Rachel Divosevic heard the sound and hoped for the best, but feared the worst.
The sound was a "pop" in her left knee as she made a jump stop in the first half of Mercyhurst College's basketball game against New York Institute of Technology.
Divosevic was helped off the court, her promising freshman season with the Lakers put on hold.
The sound she heard was her anterior cruciate ligament tearing. She has had reconstructive surgery on the knee and is on the mend. But she won't be able to play basketball again until late spring or early summer.
"No one has said when I'll be able to start shooting around or anything," said Divosevic, a North Allegheny High School graduate.
"The recovery time is six to nine months."
What's sad is Divosevic, a 5-foot-9 swing player, was doing what Mercyhurst coach Karin Nicholls had thought she would do as a freshman.
Divosevic not only was starting, she was the Lakers' second-leading scorer.
In the four games she played, Divosevic averaged 14.3 points, and that included the seven points she scored against NYIT in just nine minutes.
"We didn't recruit Rachel to come up here and sit," Nicholls said. "We pretty much knew she was going to come in here and play.
"We knew that she would be a difference-maker."
Divosevic opened the season as a starter and led Mercyhurst in scoring with 20 points the first game.

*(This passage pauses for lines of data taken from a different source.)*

File: config.mk
export PLATFORM = sky130hd
export DESIGN_NAME = trap_ctrl
export DESIGN_NICKNAME = d
export VERILOG_FILES = /design/src/rtl/trap_ctrl.sv
export SDC_FILE = /design/constraint.sdc
export NUM_CORES = 1
export LEC_CHECK = 0
export BUFFER_PORTS_ARGS = -buffer_cell sky130_fd_sc_hd__buf_2
export CORE_UTILIZATION = 39
export DETAILED_ROUTE_END_ITERATION = 8
export PLACE_DENSITY = 0.79
export SLEW_MARGIN = 10
export SYNTH_ARGS = -nofsm -noshare
export SYNTH_HDL_FRONTEND = slang
export SYNTH_SLANG_ARGS = --single-unit
File: constraint.sdc
create_clock -name clk -period 2.89 [get_ports clk]
set_input_delay 0.289 -clock clk [delete_from_list [all_inputs] [get_ports clk]]
set_output_delay 0.289 -clock clk [all_outputs]
set_load 0.02 [all_outputs]
File: src/rtl/trap_ctrl.sv
// trap_ctrl: sequences synchronous exceptions, interrupts and mret into a trap pulse
// followed by a fetch redirect. Interrupt support is compiled in with `define TRAP_CTRL_IRQ_EN.
module trap_ctrl #(
   parameter int WAIT_CYCLES = 2
) (
   input  logic        clk,
   input  logic        rst,
   input  logic        ex_valid,
   input  logic [31:0] ex_pc,
   input  logic [31:0] ex_addr,
   input  logic        insn_misaligned,
   input  logic        illegal_insn,
   input  logic        ebreak,
   input  logic        ecall,
   input  logic        load_misaligned,
   input  logic        store_misaligned,
   input  logic        mret,
   input  logic        ext_irq,
   input  logic        irq_en,
   input  logic [31:0] mtvec_rdata,
   input  logic [31:0] mepc_rdata,
   output logic        trap,
   output logic [4:0]  trap_src,
   output logic [31:0] trap_pc,
   output logic [31:0] trap_addr,
   output logic        redirect,
   output logic [31:0] redirect_pc,
   output logic        pipe_flush,
   output logic        busy,
   output logic [1:0]  dbg_state
);

   typedef enum logic [1:0] {
      S_IDLE     = 2'd0,
      S_TRAP     = 2'd1,
      S_WAIT     = 2'd2,
      S_REDIRECT = 2'd3
   } state_t;

   localparam logic [1:0] CNT_LOAD = 2'(WAIT_CYCLES - 1);

   state_t      r_state;
   logic [1:0]  r_cnt;
   logic        r_trap;
   logic [4:0]  r_trap_src;
   logic [31:0] r_trap_pc;
   logic [31:0] r_trap_addr;
   logic        r_redirect;
   logic [31:0] r_redirect_pc;
   logic        r_pipe_flush;
   logic        r_busy;

   logic        w_exc;
   logic [3:0]  w_code;
   logic        w_zero_addr;
   logic        w_irq;
   logic        w_take;
   logic        w_unused;

   // Exception priority encoder; ebreak/ecall carry no meaningful address.
   always_comb begin
      w_exc       = 1'b1;
      w_code      = 4'd0;
      w_zero_addr = 1'b0;
      if (insn_misaligned) begin
         w_code = 4'd0;
      end else if (illegal_insn) begin
         w_code = 4'd2;
      end else if (ebreak) begin
         w_code      = 4'd3;
         w_zero_addr = 1'b1;
      end else if (ecall) begin
         w_code      = 4'd11;
         w_zero_addr = 1'b1;
      end else if (load_misaligned) begin
         w_code = 4'd4;
      end else if (store_misaligned) begin
         w_code = 4'd6;
      end else begin
         w_exc = 1'b0;
      end
   end

`ifdef TRAP_CTRL_IRQ_EN
   assign w_irq    = ext_irq & irq_en & ~w_exc;
   assign w_unused = ^mtvec_rdata[1:0];
`else
   assign w_irq    = 1'b0;
   assign w_unused = ^{ext_irq, irq_en, mtvec_rdata[1:0]};
`endif

   assign w_take = ex_valid & (w_exc | w_irq);

   always_ff @(posedge clk or posedge rst) begin
      if (rst) begin
         r_state       <= S_IDLE;
         r_cnt         <= 2'd0;
         r_trap        <= 1'b0;
         r_trap_src    <= 5'd0;
         r_trap_pc     <= 32'd0;
         r_trap_addr   <= 32'd0;
         r_redirect    <= 1'b0;
         r_redirect_pc <= 32'd0;
         r_pipe_flush  <= 1'b0;
         r_busy        <= 1'b0;
      end else begin
         r_trap        <= 1'b0;
         r_redirect    <= 1'b0;
         r_pipe_flush  <= 1'b0;
         r_redirect_pc <= 32'd0;
         case (r_state)
            S_IDLE: begin
               if (w_take) begin
                  r_state     <= S_TRAP;
                  r_trap      <= 1'b1;
                  r_busy      <= 1'b1;
                  r_trap_src  <= w_exc ? {1'b0, w_code} : 5'h1B;
                  r_trap_pc   <= ex_pc;
                  r_trap_addr <= (w_zero_addr || !w_exc) ? 32'd0 : ex_addr;
               end else if (ex_valid && mret) begin
                  r_state       <= S_REDIRECT;
                  r_redirect    <= 1'b1;
                  r_pipe_flush  <= 1'b1;
                  r_redirect_pc <= mepc_rdata;
                  r_busy        <= 1'b1;
               end
            end
            S_TRAP: begin
               r_state <= S_WAIT;
               r_cnt   <= CNT_LOAD;
            end
            S_WAIT: begin
               // Counter reaching zero ends the last idle cycle.
               if (r_cnt == 2'd0) begin
                  r_state       <= S_REDIRECT;
                  r_redirect    <= 1'b1;
                  r_pipe_flush  <= 1'b1;
                  r_redirect_pc <= {mtvec_rdata[31:2], 2'b00};
               end else begin
                  r_cnt <= r_cnt - 2'd1;
               end
            end
            S_REDIRECT: begin
               r_state <= S_IDLE;
               r_busy  <= 1'b0;
            end
            default: begin
               r_state <= S_IDLE;
               r_busy  <= 1'b0;
            end
         endcase
      end
   end

   assign trap        = r_trap;
   assign trap_src    = r_trap_src;
   assign trap_pc     = r_trap_pc;
   assign trap_addr   = r_trap_addr;
   assign redirect    = r_redirect;
   assign redirect_pc = r_redirect_pc;
   assign pipe_flush  = r_pipe_flush;
   assign busy        = r_busy;
   assign dbg_state   = r_state;

endmodule
Word level (Yosys, flattened, before mapping)
Cells that the tools add are included.

Output and inout bits: 107. Input port bits: 140. Flip-flop bits (word level): 108.

Equality and inequality tests: 6. Bitwise gates (word level): 1. Mux-type cells: 37. $add $sub $neg: 1. Reductions and logical operators: 11.

Operators by type and width (count): 32-bit two-way mux (4); 32-bit one-hot mux with 2 select lines (1); 1-bit two-way mux (17); 4-bit two-way mux (4); 2-bit two-way mux (4); 2-bit one-hot mux with 4 select lines (1); 2-bit AND reduction (4); 3-bit two-way mux (2); 5-bit two-way mux (1); 2-bit equality test, second input constant (2); 2-bit logical NOT (2); 2-bit != test, second input constant (2); 1-bit one-hot mux with 2 select lines (2); 2-bit one-hot mux with 2 select lines (1); 2-bit nonzero test (2); 3-bit != test, second input constant (1); 2-bit by 1-bit equality test with 1-bit output, second input constant (1); 2-bit by 1-bit subtractor with 2-bit output, second input constant (1); 1-bit bitwise AND (1); 1-bit logical AND (1); 1-bit logical NOT (1); 1-bit logical OR (1).

Depth between registers and ports, before layout
Word-level depth: 9. Gate-level depth with buffers: 8. Gate-level depth less buffers: 6.

Worst setup path before layout
OpenSTA, ideal clock, no wires.

Path type: reg2reg. From: register r_state[1] (netlist: dbg_state[1]). To: register r_state[1] (netlist: dbg_state[1]). Stages on the path, launching flop included: 8. Data arrival time: 1.629 ns. Slack: 1.182 ns. Setup time: 0.080 ns. Period minus slack after synthesis: 1.708 ns. Required time: 2.810 ns. Cells stage by stage: dfrtp_1 > inv_1 > ha_1 > nand3_1 > nor4_4 > buf_6 > a21oi_2 > o22ai_2.

Word-level cells in the longest chain between the ends: 3. Elaborated cells on any way between the ends: 8. Those cells by class: 5 x eq/ne; 1 x mux; 2 x reduce/logical.

RTL lines: from (decl) (RTL line 42) `state_t r_state;`; from (signal assigned) (RTL line 96) `r_state <= S_IDLE;`; from (signal assigned) (RTL line 114) `r_state <= S_TRAP;`; from (signal assigned) (RTL line 121) `r_state <= S_REDIRECT;`; 2-bit equality test / 2-bit logical NOT (equally long branches) (RTL line 111) `case (r_state)`; 2-bit != test (no line) / 3-bit != test (equally long branches); 2-bit AND reduction (no line).

Parallel ways exist; a longest one is shown, timed or not. A chain may end at the register's enable or synchronous reset.

Final worst setup path
From: register r_state[0] (netlist: dbg_state[0]). To: register r_trap_addr[5] (netlist: trap_addr[5]).

Word-level cells in the longest chain between the ends: 2.

RTL lines: 2-bit logical NOT (RTL line 111); 2-bit AND reduction (no line); to (signal assigned) (RTL line 119) `r_trap_addr <= (w_zero_addr || !w_exc) ? 32'd0 : ex_addr;`; to (decl) (RTL line 47) `logic [31:0] r_trap_addr;`.

No other way between the ends.

==> metrics.cfg <==
[worst_setup_path]
crit_required_ps=3180
slowest_stage=inv_2
endpoint_kind=flip-flop
worstSetupPathType=reg -> reg
cp_max_fo=65
path_buf_inv=2
max_stage_delay_ps=740
start_kind=flip-flop
cp.arrival_ps=2480
cp_top_family=buffers and inverters
crit_chain=inv_1 -> ha_1 -> o311ai_4 -> inv_2 -> nand3_1 -> nand2_1

[route]
dr_total_vias=3729
final_antenna_net_count=0
dr.pass1.iters=4
vias_per_cell=4.781
drt-total-wl_um=10830
wl_per_cell_um=13.88
drc=0
drtIter0Drc=338

[cts]
hold_buffers=0
numCtsBuffers=9
cts-resized-gates=0
cts_tree=built
cts.sinks=108
htree_num_levels=3
clk_pin_slew_ps=100
cts_setup_buffers=0
cts_buffer_depth=2
clk_latency_ps=370
cts-root-buf=clkbuf_8

[outcome]
status=completed

[placement]
dp_hpwl_um=7941
dp.cells=765
dpl-instance-area_um2=5544
gp_congestion=0.7998
port_buffers=242

[global_routing]
grt_pass1_vias=3569
grt_util_all_layers=0.1924
antenna_found_initial=0
grt_max_degree=109
grt_first_pass_wirelength_um=16790
grt_overflow=0

[floorplanning]
chipHeight_um=106.6
fp.dieW_um=106.6
ios=247
initial_core_util=0.4079
rows=37
core-area_um2=10460
die_area_um2=11370

[final_layout]
multi_input_area_um2=1373
final_nets=784
area_growth_pct=34.71
fillers=975
insertedDiodeCount=0
fin_area_um2=5749
finalNonFillerCells=780
final_common_cell=buf_2
final_cell_mix=buf_2 (242), nand2_1 (166), dfrtp_1 (108)
seq_area_um2=2703
drive_gt1_frac=0.4208
final_util=0.5495

[yosys]
synth_seq_cells=108
syn_avg_cell_area_um2=10.49
synth_edf_count=0
syn_nets=551
synth.distinct_cells=31
syn-instance-count=407
yosys_most_used_dff=dfrtp_1
yosysSeqAreaShare=0.6332
ys_warn_count=0
async_flop_share=1.000
netlist_area_um2=4268

[pwr]
power_density_nw_per_um2=933.1
ir_worst_vdd_v=0.0004473
p_leak_nw=3.384

[timing]
fmax_ghz=0.4566
tightest_slew_ps=1048
final.min_clock_period_ps=2190
period_share=0.7578
drv_slew=0
rsz0062_at_grt=false
relSlewSlack=0.3016
fin_hold_ws_ps=23.39
finalHoldViolCount=0
setup_violations=0
fin_tns_setup_ps=0
skew_ps=11.22

[hold_path]
hold_path.class=in -> async

[flow_run]
drv_cap=0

She connect on 9 of 16 field-goal attempts and had four rebounds in a 60-48 loss to LeMoyne.
Just to prove it wasn't a fluke, Divosevic scored 15 points on a 7-for-13 shooting performance and grabbed five rebounds in an 80-69 victory against Wheeling Jesuit in the second game.

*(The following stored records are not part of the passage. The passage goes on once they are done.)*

<file path="src/rtl/spi_pkg.sv">
// Shared definitions for the SPI register-frame initiator: frame geometry,
// peripheral register map, controller states and a sizing helper.
package spi_pkg;

   localparam int unsigned SPI_FRAME_BITS = 16;
   localparam logic        SPI_RW_WRITE   = 1'b1;

   localparam logic [6:0] EN_OUT_7_0  = 7'h00;
   localparam logic [6:0] EN_OUT_15_8 = 7'h01;
   localparam logic [6:0] EN_PWM_7_0  = 7'h02;
   localparam logic [6:0] EN_PWM_15_8 = 7'h03;
   localparam logic [6:0] PWM_DUTY    = 7'h04;

   typedef enum logic [2:0] {
      ST_IDLE,
      ST_SETUP,
      ST_SHIFT,
      ST_HOLD,
      ST_GAP
   } spi_state_t;

   function automatic int unsigned spi_max4(input int unsigned a, input int unsigned b,
                                            input int unsigned c, input int unsigned d);
      int unsigned m;
      m = a;
      if (b > m) m = b;
      if (c > m) m = c;
      if (d > m) m = d;
      return m;
   endfunction

endpackage

</file>
<file path="src/rtl/spi_controller_if.sv">
// Request/response side of the SPI initiator: valid/ready request plus
// busy/done status and captured read data.
interface spi_controller_if;
   logic       req_valid;
   logic       req_ready;
   logic       req_rw;
   logic [6:0] req_addr;
   logic [7:0] req_wdata;
   logic       busy;
   logic       done;
   logic [7:0] rdata;

   modport master (
      output req_valid, req_rw, req_addr, req_wdata,
      input  req_ready, busy, done, rdata
   );

   modport slave (
      input  req_valid, req_rw, req_addr, req_wdata,
      output req_ready, busy, done, rdata
   );
endinterface

</file>
<file path="src/rtl/spi_sclk_gen.sv">
// The controller's only down-counter: times SETUP/HOLD/GAP when loaded by the
// FSM and, while shifting, self-reloads each half-period to toggle SCLK.
module spi_sclk_gen #(
   parameter int unsigned CLK_DIV = 4,
   parameter int unsigned CNT_W   = 2
) (
   input  logic             clk,
   input  logic             rst_n,
   input  logic             shift_en,
   input  logic             load,
   input  logic [CNT_W-1:0] load_val,
   output logic             sclk,
   output logic             rise,
   output logic             fall,
   output logic             zero,
   output logic [CNT_W-1:0] cnt
);

   localparam logic [CNT_W-1:0] HALF_V = CNT_W'(CLK_DIV - 1);

   logic [CNT_W-1:0] cnt_reg;
   logic             sclk_reg;

   assign zero = (cnt_reg == '0);
   assign rise = shift_en && zero && !sclk_reg;
   assign fall = shift_en && zero && sclk_reg;
   assign sclk = sclk_reg;
   assign cnt  = cnt_reg;

   // An FSM load wins over the half-period reload so the last fall can hand
   // the counter straight to HOLD timing.
   always_ff @(posedge clk or negedge rst_n) begin
      if (!rst_n) begin
         cnt_reg  <= '0;
         sclk_reg <= 1'b0;
      end else begin
         if (load)
            cnt_reg <= load_val;
         else if (rise || fall)
            cnt_reg <= HALF_V;
         else if (!zero)
            cnt_reg <= cnt_reg - 1'b1;

         if (!shift_en)
            sclk_reg <= 1'b0;
         else if (rise)
            sclk_reg <= 1'b1;
         else if (fall)
            sclk_reg <= 1'b0;
      end
   end

endmodule

</file>
<file path="src/rtl/spi_controller.sv">
// SPI mode-0 initiator: serialises {rw, addr[6:0], data[7:0]} MSB first and
// captures the last eight CIPO bits of read frames into rdata.
module spi_controller
   import spi_pkg::*;
#(
   parameter int unsigned CLK_DIV  = 4,
   parameter int unsigned CS_SETUP = 4,
   parameter int unsigned CS_HOLD  = 4,
   parameter int unsigned CS_IDLE  = 4
) (
   input  logic                   clk,
   input  logic                   rst_n,
   spi_controller_if.slave        bus,
   output logic                   nCS,
   output logic                   SCLK,
   output logic                   COPI,
   input  logic                   CIPO
);

   localparam int unsigned CNT_MAX = spi_max4(CLK_DIV, CS_SETUP, CS_HOLD, CS_IDLE);
   localparam int unsigned CNT_W   = $clog2(CNT_MAX);

   localparam logic [CNT_W-1:0] SETUP_V = CNT_W'(CS_SETUP - 1);
   localparam logic [CNT_W-1:0] HALF_V  = CNT_W'(CLK_DIV - 1);
   localparam logic [CNT_W-1:0] HOLD_V  = CNT_W'(CS_HOLD - 1);
   localparam logic [CNT_W-1:0] GAP_V   = CNT_W'(CS_IDLE - 1);
   localparam logic [3:0]       LAST_BIT = 4'(SPI_FRAME_BITS - 1);

   spi_state_t                state_reg;
   logic [SPI_FRAME_BITS-1:0] shift_reg;
   logic [7:0]                rx_reg;
   logic [7:0]                rdata_reg;
   logic [3:0]                bit_cnt_reg;
   logic                      rw_reg;
   logic                      ncs_reg;
   logic                      copi_reg;
   logic                      busy_reg;
   logic                      done_reg;
   logic                      ready_reg;

   logic                      accept;
   logic                      shift_en;
   logic                      tmr_load;
   logic [CNT_W-1:0]          tmr_val;
   logic                      tmr_zero;
   logic [CNT_W-1:0]          tmr_cnt;
   logic                      sclk_rise;
   logic                      sclk_fall;
   logic                      last_fall;

   assign accept    = bus.req_valid && ready_reg;
   assign shift_en  = (state_reg == ST_SHIFT);
   assign last_fall = sclk_fall && (bit_cnt_reg == LAST_BIT);

   spi_sclk_gen #(
      .CLK_DIV (CLK_DIV),
      .CNT_W   (CNT_W)
   ) u_sclk_gen (
      .clk      (clk),
      .rst_n    (rst_n),
      .shift_en (shift_en),
      .load     (tmr_load),
      .load_val (tmr_val),
      .sclk     (SCLK),
      .rise     (sclk_rise),
      .fall     (sclk_fall),
      .zero     (tmr_zero),
      .cnt      (tmr_cnt)
   );

   // Counter reload on every state change, with the duration of the state being entered.
   always_comb begin
      tmr_load = 1'b0;
      tmr_val  = '0;
      unique case (state_reg)
         ST_IDLE:  if (accept)    begin tmr_load = 1'b1; tmr_val = SETUP_V; end
         ST_SETUP: if (tmr_zero)  begin tmr_load = 1'b1; tmr_val = HALF_V;  end
         ST_SHIFT: if (last_fall) begin tmr_load = 1'b1; tmr_val = HOLD_V;  end
         ST_HOLD:  if (tmr_zero)  begin tmr_load = 1'b1; tmr_val = GAP_V;   end
         default:  ;
      endcase
   end

   always_ff @(posedge clk or negedge rst_n) begin
      if (!rst_n) begin
         state_reg   <= ST_IDLE;
         shift_reg   <= '0;
         rx_reg      <= '0;
         rdata_reg   <= '0;
         bit_cnt_reg <= '0;
         rw_reg      <= 1'b0;
         ncs_reg     <= 1'b1;
         copi_reg    <= 1'b0;
         busy_reg    <= 1'b0;
         done_reg    <= 1'b0;
         ready_reg   <= 1'b1;
      end else begin
         done_reg <= 1'b0;
         unique case (state_reg)
            ST_IDLE: begin
               if (accept) begin
                  shift_reg   <= {bus.req_rw, bus.req_addr, bus.req_wdata};
                  rw_reg      <= bus.req_rw;
                  copi_reg    <= bus.req_rw;
                  ncs_reg     <= 1'b0;
                  busy_reg    <= 1'b1;
                  ready_reg   <= 1'b0;
                  bit_cnt_reg <= '0;
                  state_reg   <= ST_SETUP;
               end
            end
            ST_SETUP: begin
               if (tmr_zero)
                  state_reg <= ST_SHIFT;
            end
            ST_SHIFT: begin
               if (sclk_rise)
                  rx_reg <= {rx_reg[6:0], CIPO};
               if (last_fall) begin
                  state_reg <= ST_HOLD;
               end else if (sclk_fall) begin
                  shift_reg   <= shift_reg << 1;
                  copi_reg    <= shift_reg[SPI_FRAME_BITS-2];
                  bit_cnt_reg <= bit_cnt_reg + 1'b1;
               end
            end
            ST_HOLD: begin
               if (tmr_zero) begin
                  ncs_reg   <= 1'b1;
                  copi_reg  <= 1'b0;
                  state_reg <= ST_GAP;
               end
            end
            ST_GAP: begin
               // done is registered, so raise it one count early to land in the last GAP cycle.
               if (tmr_cnt == CNT_W'(1)) begin
                  done_reg <= 1'b1;
                  if (rw_reg != SPI_RW_WRITE)
                     rdata_reg <= rx_reg;
               end
               if (tmr_zero) begin
                  busy_reg  <= 1'b0;
                  ready_reg <= 1'b1;
                  state_reg <= ST_IDLE;
               end
            end
            default: state_reg <= ST_IDLE;
         endcase
      end
   end

   assign bus.req_ready = ready_reg;
   assign bus.busy      = busy_reg;
   assign bus.done      = done_reg;
   assign bus.rdata     = rdata_reg;
   assign nCS           = ncs_reg;
   assign COPI          = copi_reg;

endmodule

</file>
<file path="src/flat_wrapper.sv">
// flat-port wrapper written by rule: the top's interface ports become plain ports
module spi_controller_flat import spi_pkg::*;
#(
   parameter int unsigned CLK_DIV  = 4,
   parameter int unsigned CS_SETUP = 4,
   parameter int unsigned CS_HOLD  = 4,
   parameter int unsigned CS_IDLE  = 4
)
  (clk, rst_n, nCS, SCLK, COPI, CIPO, bus_req_valid, bus_req_rw, bus_req_addr, bus_req_wdata, bus_req_ready, bus_busy, bus_done, bus_rdata);
  spi_controller_if bus_i ();
  input  logic clk;
  input  logic rst_n;
  output logic nCS;
  output logic SCLK;
  output logic COPI;
  input  logic CIPO;
  input wire logic [$bits(bus_i.req_valid)-1:0] bus_req_valid;
  input wire logic [$bits(bus_i.req_rw)-1:0] bus_req_rw;
  input wire logic [$bits(bus_i.req_addr)-1:0] bus_req_addr;
  input wire logic [$bits(bus_i.req_wdata)-1:0] bus_req_wdata;
  output wire logic [$bits(bus_i.req_ready)-1:0] bus_req_ready;
  output wire logic [$bits(bus_i.busy)-1:0] bus_busy;
  output wire logic [$bits(bus_i.done)-1:0] bus_done;
  output wire logic [$bits(bus_i.rdata)-1:0] bus_rdata;
  assign bus_i.req_valid = bus_req_valid;
  assign bus_i.req_rw = bus_req_rw;
  assign bus_i.req_addr = bus_req_addr;
  assign bus_i.req_wdata = bus_req_wdata;
  assign bus_req_ready = bus_i.req_ready;
  assign bus_busy = bus_i.busy;
  assign bus_done = bus_i.done;
  assign bus_rdata = bus_i.rdata;
  spi_controller #(.CLK_DIV(CLK_DIV), .CS_SETUP(CS_SETUP), .CS_HOLD(CS_HOLD), .CS_IDLE(CS_IDLE)) u_core (.clk(clk), .rst_n(rst_n), .bus(bus_i), .nCS(nCS), .SCLK(SCLK), .COPI(COPI), .CIPO(CIPO));
endmodule
</file>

"She was playing the three [small forward] and doing exactly what we thought she could do," Nicholls said.
"She can take people to the basket, and if they cut that off, she can pull up and make her shot. She's just an outstanding player."
An outstanding player who is having to learn the virtues of patience.
By her own admission, Divosevic has always been an individual who is at her best, on and off court, when she is going full speed. Getting around on crutches with an immobilizer on her left leg has cramped her style.
"It has been hard. For me, it has always been go, go, go. I've had to get used to taking things slower," she said.
She goes to rehabilitation two hours a day, three days a week. The other days, she works at getting the knee stronger on her own.
What she doesn't do is miss practices or games. She's there, cheering for her teammates, making the best of the situation.
"I have gotten a different perspective on games just sitting and watching," she said. "You do pick up things that you might not have seen."
Divosevic was a standout at North Allegheny. She averaged 16.4 points per game as a junior and 18.7 ppg as a senior, finishing her high school career with 1,064 points.
After starting at forward for two seasons, Divosevic was switched to shooting guard last winter by Tigers coach Will Saunders.
She was recruited by a number of Division I colleges. In fact, Mercyhurst was the only Division II school she visited.
In November 2005, during her senior year of high school, she signed a letter-of-intent with the Lakers during the NCAA early-signing period.
"Bucknell, Lehigh and Wagner were the schools I was looking at," she said.
"But I wasn't hung up on playing at the Division I level. I wanted to go someplace where I was going to play and then I came up here and liked the atmosphere and what coach Nicholls was doing."
Nicholls is in her third season as Mercyhurst's head coach and is building a program to compete in the tough Great Lakes Intercollegiate Athletic Conference. The Lakers were 6-11 overall, 2-5 in the GLIAC going into last Thursday's game.
There was a time this season when she thought she might start four freshmen.
She is hoping to still get four full seasons from Divosevic.
"We'll petition [the NCAA] to get her a medical redshirt and she can play four [more] seasons if she wants to stay that extra year," Nicholls said. "That will be up to Rachel, but she'll have the option of doing that."
A business major, Divosevic hasn't made her mind up about staying in college an extra year. But she talked like she is leaning that way.
"I've talked with coach about that," she said of the redshirt. "You don't really appreciate something until you can't do it any more."